◆ EXERCISE PROMPT
All lines from the opening of the data to the line containing "export IMPL_cts_clk_slew_worst_paths_ns=0.07" must be returned unchanged, and only those lines.

◆ RECORDS FOR THIS TASK

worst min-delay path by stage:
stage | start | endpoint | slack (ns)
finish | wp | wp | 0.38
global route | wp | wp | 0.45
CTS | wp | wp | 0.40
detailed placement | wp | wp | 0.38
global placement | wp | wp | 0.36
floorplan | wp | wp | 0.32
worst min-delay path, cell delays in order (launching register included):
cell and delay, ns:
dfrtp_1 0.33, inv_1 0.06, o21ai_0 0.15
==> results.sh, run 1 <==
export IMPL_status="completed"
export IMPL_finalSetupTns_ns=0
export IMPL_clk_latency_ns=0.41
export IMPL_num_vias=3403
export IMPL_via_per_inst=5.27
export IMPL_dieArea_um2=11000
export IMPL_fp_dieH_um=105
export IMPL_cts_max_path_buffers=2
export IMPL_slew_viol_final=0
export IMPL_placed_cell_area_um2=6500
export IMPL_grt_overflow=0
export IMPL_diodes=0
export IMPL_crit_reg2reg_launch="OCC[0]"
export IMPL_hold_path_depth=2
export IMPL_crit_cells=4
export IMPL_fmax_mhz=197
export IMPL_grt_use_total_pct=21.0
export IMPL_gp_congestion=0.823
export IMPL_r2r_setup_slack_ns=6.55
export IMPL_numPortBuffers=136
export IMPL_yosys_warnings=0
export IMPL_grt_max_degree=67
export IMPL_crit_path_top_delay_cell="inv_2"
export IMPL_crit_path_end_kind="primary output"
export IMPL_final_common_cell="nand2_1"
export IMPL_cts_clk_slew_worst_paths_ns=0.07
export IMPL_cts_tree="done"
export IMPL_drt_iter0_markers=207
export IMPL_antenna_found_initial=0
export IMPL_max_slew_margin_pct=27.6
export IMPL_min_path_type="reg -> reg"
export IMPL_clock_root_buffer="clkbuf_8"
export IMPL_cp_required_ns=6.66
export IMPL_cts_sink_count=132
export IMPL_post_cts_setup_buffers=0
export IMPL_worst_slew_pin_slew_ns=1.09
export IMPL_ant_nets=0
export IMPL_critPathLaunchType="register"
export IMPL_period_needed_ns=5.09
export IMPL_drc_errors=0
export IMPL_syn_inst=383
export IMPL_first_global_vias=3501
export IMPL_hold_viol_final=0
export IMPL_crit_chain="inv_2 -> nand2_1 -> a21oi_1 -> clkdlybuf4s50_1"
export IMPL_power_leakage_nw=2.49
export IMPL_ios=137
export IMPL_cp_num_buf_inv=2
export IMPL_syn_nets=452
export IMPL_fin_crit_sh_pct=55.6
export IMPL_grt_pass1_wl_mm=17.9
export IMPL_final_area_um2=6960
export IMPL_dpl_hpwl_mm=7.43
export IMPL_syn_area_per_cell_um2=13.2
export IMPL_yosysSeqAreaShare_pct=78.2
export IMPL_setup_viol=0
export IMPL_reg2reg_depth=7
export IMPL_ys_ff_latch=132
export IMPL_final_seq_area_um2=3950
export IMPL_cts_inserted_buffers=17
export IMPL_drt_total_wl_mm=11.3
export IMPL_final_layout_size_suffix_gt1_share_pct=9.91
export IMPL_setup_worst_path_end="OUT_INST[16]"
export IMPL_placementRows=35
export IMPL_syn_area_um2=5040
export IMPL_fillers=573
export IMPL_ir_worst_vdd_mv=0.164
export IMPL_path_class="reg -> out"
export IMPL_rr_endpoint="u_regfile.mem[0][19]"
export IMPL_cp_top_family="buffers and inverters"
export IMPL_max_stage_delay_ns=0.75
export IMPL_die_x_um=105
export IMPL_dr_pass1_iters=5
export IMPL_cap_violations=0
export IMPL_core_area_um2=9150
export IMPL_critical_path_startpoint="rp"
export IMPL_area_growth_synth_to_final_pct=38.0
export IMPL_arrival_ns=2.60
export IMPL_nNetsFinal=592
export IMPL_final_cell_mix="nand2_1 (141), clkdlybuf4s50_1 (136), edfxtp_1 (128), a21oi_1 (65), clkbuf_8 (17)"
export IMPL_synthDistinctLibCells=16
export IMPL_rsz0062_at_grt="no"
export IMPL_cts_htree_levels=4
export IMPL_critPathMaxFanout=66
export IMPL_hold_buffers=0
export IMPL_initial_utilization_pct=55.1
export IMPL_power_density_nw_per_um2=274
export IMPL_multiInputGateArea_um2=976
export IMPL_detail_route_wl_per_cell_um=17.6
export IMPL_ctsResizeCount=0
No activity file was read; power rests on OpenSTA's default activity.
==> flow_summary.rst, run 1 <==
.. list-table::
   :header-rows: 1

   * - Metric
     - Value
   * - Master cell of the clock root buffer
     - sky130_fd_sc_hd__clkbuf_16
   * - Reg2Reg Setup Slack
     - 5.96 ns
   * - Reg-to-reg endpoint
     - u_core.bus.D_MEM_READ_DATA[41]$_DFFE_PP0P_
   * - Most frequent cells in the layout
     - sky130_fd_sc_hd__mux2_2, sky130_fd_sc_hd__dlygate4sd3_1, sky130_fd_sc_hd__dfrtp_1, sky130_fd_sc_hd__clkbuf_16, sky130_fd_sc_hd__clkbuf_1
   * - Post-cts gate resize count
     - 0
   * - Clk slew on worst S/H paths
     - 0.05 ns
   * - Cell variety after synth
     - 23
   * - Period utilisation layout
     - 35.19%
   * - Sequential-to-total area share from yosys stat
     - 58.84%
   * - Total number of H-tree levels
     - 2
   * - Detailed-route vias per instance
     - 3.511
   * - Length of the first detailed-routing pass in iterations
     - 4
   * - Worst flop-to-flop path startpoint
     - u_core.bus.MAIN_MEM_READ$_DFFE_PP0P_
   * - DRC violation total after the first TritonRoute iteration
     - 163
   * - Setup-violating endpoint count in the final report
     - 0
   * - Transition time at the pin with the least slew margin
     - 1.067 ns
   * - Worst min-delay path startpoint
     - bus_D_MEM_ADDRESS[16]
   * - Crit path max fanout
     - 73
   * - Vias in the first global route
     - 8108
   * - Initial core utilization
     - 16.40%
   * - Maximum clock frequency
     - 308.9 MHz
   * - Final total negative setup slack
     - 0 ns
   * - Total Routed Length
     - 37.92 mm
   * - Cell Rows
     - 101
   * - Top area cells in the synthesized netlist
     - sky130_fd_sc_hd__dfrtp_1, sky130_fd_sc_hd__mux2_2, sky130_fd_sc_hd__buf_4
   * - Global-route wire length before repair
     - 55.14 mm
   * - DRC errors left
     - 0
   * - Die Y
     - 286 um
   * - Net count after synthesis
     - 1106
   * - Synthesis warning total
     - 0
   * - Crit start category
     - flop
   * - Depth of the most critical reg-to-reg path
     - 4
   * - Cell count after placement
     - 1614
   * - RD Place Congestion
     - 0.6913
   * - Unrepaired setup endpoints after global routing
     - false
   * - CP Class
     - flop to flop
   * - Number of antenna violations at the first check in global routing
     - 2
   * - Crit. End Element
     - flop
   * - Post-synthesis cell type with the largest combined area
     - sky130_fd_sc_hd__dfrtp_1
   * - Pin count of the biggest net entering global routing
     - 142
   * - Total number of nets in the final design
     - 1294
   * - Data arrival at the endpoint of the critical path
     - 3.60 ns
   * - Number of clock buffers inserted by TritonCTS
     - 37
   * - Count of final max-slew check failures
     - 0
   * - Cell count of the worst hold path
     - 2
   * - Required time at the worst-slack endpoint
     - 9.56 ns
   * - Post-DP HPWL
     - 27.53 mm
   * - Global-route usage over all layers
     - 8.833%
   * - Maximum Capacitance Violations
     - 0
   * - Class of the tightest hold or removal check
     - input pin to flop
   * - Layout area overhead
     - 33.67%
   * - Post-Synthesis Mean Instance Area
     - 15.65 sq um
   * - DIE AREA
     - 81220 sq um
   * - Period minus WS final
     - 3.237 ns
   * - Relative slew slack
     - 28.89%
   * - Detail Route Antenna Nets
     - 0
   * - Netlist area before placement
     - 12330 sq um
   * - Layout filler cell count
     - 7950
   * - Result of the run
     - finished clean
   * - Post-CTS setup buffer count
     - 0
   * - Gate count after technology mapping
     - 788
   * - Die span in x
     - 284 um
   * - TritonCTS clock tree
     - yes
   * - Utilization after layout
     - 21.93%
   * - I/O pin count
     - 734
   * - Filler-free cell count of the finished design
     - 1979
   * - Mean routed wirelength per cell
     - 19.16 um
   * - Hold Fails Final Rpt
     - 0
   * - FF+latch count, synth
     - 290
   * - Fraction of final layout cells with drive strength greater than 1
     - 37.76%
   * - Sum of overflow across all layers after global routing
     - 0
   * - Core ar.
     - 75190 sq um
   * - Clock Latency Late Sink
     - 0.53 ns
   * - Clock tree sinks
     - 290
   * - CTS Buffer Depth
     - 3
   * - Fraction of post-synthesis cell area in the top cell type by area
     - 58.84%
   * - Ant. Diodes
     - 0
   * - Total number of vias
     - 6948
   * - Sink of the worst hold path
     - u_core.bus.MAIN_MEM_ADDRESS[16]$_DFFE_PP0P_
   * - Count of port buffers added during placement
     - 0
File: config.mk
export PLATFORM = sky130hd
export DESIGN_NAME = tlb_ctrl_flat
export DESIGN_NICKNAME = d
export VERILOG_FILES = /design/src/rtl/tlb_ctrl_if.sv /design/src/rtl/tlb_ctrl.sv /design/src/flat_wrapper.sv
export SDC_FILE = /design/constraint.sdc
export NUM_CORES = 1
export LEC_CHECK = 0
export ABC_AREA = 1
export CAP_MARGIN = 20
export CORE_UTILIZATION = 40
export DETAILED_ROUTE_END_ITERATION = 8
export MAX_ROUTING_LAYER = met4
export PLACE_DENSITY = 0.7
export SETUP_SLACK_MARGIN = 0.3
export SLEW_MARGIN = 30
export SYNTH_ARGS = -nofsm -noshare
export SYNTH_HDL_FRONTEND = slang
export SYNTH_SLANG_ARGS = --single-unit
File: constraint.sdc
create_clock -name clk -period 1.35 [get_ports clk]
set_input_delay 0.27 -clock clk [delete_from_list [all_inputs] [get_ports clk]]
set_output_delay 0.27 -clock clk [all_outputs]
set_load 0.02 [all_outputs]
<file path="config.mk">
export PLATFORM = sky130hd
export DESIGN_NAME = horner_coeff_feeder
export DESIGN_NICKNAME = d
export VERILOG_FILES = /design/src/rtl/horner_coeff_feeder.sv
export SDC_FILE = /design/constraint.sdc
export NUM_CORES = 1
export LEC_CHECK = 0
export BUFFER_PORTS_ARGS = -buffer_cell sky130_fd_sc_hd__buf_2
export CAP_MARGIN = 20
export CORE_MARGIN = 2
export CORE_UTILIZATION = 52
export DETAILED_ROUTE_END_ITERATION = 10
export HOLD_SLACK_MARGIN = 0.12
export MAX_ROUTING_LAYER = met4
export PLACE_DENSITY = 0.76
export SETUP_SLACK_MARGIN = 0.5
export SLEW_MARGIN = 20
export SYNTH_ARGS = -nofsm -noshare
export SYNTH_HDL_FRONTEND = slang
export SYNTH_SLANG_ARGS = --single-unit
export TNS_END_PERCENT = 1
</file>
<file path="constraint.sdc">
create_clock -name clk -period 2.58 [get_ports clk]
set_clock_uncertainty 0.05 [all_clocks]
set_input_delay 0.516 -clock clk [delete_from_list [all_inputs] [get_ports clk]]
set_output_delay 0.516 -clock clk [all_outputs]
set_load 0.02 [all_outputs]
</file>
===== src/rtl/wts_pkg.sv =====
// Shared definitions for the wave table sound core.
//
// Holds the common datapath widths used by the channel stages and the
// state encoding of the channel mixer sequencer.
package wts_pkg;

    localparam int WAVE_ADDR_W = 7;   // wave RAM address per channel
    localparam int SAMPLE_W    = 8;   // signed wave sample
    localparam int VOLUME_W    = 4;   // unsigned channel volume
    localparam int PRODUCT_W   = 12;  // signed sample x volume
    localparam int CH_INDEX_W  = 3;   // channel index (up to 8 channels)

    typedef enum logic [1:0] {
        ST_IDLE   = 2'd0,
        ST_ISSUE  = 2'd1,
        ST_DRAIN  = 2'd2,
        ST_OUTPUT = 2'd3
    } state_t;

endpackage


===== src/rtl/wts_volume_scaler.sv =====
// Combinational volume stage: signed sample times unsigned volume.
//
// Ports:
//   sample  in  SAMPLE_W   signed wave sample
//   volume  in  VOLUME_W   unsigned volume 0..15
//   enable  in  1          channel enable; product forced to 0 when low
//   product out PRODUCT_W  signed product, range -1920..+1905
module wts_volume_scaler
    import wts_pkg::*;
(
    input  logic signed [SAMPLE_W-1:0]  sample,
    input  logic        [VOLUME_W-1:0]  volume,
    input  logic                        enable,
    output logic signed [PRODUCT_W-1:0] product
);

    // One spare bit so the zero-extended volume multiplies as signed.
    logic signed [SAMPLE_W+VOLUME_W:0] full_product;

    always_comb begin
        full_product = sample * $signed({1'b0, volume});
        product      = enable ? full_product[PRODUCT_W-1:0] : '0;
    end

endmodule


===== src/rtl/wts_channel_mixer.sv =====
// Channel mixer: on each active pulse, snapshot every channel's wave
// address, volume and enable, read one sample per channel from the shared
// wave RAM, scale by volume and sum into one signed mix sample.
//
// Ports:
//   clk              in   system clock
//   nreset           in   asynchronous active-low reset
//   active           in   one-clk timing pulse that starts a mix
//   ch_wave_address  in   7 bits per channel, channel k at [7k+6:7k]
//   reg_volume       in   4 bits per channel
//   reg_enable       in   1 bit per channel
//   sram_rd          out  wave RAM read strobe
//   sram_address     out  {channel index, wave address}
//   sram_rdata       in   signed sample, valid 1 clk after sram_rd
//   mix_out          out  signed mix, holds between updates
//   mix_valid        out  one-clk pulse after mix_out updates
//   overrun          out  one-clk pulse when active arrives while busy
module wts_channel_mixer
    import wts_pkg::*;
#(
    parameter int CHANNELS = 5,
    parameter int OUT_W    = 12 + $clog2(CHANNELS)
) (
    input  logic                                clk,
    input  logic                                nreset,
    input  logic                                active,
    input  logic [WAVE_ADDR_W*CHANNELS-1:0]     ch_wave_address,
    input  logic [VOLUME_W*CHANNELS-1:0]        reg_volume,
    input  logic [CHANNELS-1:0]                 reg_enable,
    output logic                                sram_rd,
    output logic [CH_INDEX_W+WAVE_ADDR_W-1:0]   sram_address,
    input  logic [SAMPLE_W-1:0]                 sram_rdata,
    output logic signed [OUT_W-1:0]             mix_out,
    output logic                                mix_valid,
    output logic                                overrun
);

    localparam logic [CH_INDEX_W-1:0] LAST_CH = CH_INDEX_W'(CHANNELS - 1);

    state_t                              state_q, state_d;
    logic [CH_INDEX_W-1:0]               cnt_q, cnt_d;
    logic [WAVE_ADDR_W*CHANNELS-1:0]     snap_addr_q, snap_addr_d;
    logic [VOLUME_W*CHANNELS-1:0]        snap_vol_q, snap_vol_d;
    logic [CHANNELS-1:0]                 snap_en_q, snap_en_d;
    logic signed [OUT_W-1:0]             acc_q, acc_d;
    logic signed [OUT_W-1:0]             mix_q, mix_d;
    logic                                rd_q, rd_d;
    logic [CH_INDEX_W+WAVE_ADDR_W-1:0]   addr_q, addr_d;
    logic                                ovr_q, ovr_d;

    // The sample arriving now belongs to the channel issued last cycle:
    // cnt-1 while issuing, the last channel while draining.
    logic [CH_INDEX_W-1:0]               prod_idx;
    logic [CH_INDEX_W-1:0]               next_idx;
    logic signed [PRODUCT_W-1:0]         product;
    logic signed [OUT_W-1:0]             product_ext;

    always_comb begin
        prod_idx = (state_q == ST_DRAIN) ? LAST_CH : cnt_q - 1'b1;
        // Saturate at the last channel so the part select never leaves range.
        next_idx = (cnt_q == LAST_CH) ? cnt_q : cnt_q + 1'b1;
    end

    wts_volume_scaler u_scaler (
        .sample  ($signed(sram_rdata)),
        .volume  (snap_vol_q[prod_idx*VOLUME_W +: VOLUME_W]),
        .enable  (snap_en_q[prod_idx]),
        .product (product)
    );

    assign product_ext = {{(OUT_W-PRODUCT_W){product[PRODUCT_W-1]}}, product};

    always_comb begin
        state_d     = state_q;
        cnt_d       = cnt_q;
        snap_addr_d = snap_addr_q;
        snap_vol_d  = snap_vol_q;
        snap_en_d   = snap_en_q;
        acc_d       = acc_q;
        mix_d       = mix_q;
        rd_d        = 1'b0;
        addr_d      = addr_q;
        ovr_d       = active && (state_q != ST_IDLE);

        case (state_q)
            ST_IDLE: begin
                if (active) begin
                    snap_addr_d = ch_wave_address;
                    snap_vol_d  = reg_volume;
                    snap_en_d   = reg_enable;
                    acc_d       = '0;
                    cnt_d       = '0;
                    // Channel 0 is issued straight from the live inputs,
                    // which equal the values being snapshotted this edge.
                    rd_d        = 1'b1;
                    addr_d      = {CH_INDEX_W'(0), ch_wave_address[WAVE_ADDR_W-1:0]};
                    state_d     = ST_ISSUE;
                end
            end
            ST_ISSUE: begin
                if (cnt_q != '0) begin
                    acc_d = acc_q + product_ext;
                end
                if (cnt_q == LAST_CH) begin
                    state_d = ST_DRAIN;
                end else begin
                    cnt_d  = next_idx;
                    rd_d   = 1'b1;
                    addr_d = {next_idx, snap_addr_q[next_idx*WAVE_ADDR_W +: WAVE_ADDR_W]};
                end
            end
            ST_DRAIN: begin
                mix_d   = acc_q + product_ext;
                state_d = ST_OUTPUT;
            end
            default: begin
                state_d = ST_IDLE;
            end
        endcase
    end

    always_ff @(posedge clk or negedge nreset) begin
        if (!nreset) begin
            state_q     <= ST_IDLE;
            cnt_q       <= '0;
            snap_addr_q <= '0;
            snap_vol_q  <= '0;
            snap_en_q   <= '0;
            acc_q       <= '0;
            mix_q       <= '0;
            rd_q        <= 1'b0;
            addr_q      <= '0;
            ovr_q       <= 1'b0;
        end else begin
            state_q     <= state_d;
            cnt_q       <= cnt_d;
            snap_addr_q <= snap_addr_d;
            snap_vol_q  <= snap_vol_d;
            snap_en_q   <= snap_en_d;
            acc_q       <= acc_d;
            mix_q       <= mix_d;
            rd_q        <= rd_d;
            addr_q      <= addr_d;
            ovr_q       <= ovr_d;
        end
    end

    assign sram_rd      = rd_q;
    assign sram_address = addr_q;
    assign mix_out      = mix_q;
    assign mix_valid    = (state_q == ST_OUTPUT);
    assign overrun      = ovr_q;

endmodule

◆ COMPLETED TASK
worst min-delay path by stage:
stage | start | endpoint | slack (ns)
finish | wp | wp | 0.38
global route | wp | wp | 0.45
CTS | wp | wp | 0.40
detailed placement | wp | wp | 0.38
global placement | wp | wp | 0.36
floorplan | wp | wp | 0.32
worst min-delay path, cell delays in order (launching register included):
cell and delay, ns:
dfrtp_1 0.33, inv_1 0.06, o21ai_0 0.15
==> results.sh, run 1 <==
export IMPL_status="completed"
export IMPL_finalSetupTns_ns=0
export IMPL_clk_latency_ns=0.41
export IMPL_num_vias=3403
export IMPL_via_per_inst=5.27
export IMPL_dieArea_um2=11000
export IMPL_fp_dieH_um=105
export IMPL_cts_max_path_buffers=2
export IMPL_slew_viol_final=0
export IMPL_placed_cell_area_um2=6500
export IMPL_grt_overflow=0
export IMPL_diodes=0
export IMPL_crit_reg2reg_launch="OCC[0]"
export IMPL_hold_path_depth=2
export IMPL_crit_cells=4
export IMPL_fmax_mhz=197
export IMPL_grt_use_total_pct=21.0
export IMPL_gp_congestion=0.823
export IMPL_r2r_setup_slack_ns=6.55
export IMPL_numPortBuffers=136
export IMPL_yosys_warnings=0
export IMPL_grt_max_degree=67
export IMPL_crit_path_top_delay_cell="inv_2"
export IMPL_crit_path_end_kind="primary output"
export IMPL_final_common_cell="nand2_1"
export IMPL_cts_clk_slew_worst_paths_ns=0.07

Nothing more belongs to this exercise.